The polar regions are, of course, extremely difficult to define. This reviewer was once informed by a doyen, now sadly deceased, of polar studies that a simple rule of thumb was that they included anywhere where the sea froze. That is sufficient justification for inserting brief notice of this book in Polar Record, because the sea on the northern coasts of Hokkaido, Japan's northernmost island, most definitely does freeze each winter as indeed it does frequently on the other coasts as well. Add to this the prodigious snowfall that the island experiences and we have a double justification for inclusion.

A third reason is that there are very few works in English, and certainly none as accessible as is the present volume, on the island in question. Part of the reason for this might be that Hokkaido is a borderland in the strict sense of the word adjacent as it is to Russia to the north. Moreover while ethnic Japanese people, or Wajin, have lived on the country's other three main islands, Honshu, Kyushu, and Shikoku, for many centuries, they only started serious immigration into Hokkaido in the latter half of the nineteenth century.
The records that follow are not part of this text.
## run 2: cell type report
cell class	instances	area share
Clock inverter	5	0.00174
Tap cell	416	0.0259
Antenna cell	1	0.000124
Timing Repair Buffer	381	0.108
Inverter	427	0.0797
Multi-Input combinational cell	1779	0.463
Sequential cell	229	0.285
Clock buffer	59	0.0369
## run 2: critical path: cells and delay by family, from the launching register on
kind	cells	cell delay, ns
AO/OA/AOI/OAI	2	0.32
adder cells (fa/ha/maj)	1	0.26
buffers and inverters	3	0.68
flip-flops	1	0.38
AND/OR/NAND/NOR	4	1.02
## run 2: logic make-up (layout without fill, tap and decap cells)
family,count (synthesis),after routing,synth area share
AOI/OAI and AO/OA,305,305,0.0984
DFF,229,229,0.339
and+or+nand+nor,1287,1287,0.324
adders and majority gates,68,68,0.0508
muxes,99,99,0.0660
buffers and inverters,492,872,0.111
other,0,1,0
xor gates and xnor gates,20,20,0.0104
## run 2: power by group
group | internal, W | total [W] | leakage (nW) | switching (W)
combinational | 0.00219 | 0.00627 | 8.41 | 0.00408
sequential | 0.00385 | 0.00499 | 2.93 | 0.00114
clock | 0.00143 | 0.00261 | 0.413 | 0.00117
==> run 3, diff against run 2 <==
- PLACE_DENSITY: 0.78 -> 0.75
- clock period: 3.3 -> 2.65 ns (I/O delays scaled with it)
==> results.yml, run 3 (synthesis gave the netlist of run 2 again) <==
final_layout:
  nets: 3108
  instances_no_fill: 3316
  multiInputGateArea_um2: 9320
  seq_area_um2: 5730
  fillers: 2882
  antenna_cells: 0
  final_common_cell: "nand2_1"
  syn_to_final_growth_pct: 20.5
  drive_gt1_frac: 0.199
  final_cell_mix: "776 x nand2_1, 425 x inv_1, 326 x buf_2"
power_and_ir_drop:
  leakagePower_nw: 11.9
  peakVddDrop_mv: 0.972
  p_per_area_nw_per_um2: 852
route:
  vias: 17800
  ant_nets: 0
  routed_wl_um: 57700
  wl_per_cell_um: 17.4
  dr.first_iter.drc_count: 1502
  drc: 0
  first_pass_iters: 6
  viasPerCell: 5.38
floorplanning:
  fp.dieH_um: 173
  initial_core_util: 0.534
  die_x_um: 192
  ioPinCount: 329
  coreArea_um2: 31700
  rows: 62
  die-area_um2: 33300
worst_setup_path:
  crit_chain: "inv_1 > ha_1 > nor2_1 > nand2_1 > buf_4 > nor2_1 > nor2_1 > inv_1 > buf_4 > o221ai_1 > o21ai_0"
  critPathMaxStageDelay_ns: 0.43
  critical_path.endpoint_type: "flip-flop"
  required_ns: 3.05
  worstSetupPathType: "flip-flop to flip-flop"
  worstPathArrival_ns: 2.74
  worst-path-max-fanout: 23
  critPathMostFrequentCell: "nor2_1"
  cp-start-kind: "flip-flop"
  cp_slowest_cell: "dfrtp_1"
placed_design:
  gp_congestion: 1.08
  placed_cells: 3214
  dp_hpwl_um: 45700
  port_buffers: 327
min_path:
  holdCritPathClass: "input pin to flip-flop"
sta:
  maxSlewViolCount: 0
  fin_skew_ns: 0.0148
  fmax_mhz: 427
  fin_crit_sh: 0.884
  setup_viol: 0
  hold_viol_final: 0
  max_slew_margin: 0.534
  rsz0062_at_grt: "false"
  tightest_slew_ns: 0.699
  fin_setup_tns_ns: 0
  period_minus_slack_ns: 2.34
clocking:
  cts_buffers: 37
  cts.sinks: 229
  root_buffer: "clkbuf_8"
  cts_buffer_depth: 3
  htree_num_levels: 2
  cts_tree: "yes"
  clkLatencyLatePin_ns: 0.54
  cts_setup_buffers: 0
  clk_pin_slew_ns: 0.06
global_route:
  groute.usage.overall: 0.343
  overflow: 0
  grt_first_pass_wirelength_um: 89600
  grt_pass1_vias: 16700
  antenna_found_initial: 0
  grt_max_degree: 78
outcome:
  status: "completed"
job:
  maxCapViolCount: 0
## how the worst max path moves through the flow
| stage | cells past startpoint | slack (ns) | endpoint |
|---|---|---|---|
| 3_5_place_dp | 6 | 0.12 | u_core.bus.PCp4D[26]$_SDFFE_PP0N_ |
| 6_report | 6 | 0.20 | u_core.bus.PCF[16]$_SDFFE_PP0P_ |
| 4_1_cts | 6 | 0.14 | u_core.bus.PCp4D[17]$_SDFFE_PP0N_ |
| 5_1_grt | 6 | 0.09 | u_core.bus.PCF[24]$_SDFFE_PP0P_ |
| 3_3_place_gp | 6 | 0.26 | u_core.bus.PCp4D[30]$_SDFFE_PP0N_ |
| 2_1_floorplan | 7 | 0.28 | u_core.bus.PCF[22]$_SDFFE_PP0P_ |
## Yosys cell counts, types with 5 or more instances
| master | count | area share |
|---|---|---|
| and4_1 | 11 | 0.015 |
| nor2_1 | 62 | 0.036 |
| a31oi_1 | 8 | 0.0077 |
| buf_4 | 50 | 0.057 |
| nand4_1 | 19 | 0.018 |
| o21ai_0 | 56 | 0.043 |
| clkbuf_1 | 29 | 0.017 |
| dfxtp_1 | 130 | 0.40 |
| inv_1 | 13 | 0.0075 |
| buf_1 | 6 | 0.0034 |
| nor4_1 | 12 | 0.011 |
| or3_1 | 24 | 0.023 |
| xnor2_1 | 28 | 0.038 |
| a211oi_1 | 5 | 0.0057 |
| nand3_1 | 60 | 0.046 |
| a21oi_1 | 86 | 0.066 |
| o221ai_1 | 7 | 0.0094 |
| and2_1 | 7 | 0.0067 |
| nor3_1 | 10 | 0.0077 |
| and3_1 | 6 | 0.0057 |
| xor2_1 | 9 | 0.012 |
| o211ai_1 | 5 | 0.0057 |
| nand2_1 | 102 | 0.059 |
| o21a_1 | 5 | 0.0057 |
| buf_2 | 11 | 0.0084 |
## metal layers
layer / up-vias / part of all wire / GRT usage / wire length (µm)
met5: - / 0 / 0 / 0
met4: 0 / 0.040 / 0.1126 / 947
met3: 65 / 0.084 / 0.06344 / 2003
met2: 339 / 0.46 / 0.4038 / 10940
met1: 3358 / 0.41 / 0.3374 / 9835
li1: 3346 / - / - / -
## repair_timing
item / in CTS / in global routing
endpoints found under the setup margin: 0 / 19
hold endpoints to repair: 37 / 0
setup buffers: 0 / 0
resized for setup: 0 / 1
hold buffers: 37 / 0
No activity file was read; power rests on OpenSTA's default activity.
This book tells the story of Japan's aboriginal people, the Ainu, followed by that of foreign explorers and ethnic Japanese pioneers. The book pays close attention to the Japanese-Russian disputes over the island, including cold war confrontations and more recent clashes over fishing rights and over the once Hokkaido-administered islands (the southern parts of the Kuril chain and Karafuto, southern Sakhalin) seized by the U.S.S.R. in 1945.

The author is absolutely open about the fact that her ability in the Japanese language is limited and that the book depends largely on English language sources. This is, of course, a disadvantage as is the lack of engagement with Russian sources but her diligence in unearthing almost anything written in English about Hokkaido and the surrounding areas has been remarkable. The bibliography is a testament to the amount of sheer hard work that she has invested in this book. Moreover the writer's style is pleasant and easy to read. The result is a wholly satisfactory compilation, slanted obviously by the restricted nature of the sources, but one that presents a convincing portrayal of Hokkaido from the nineteenth century onwards. It is warmly recommended.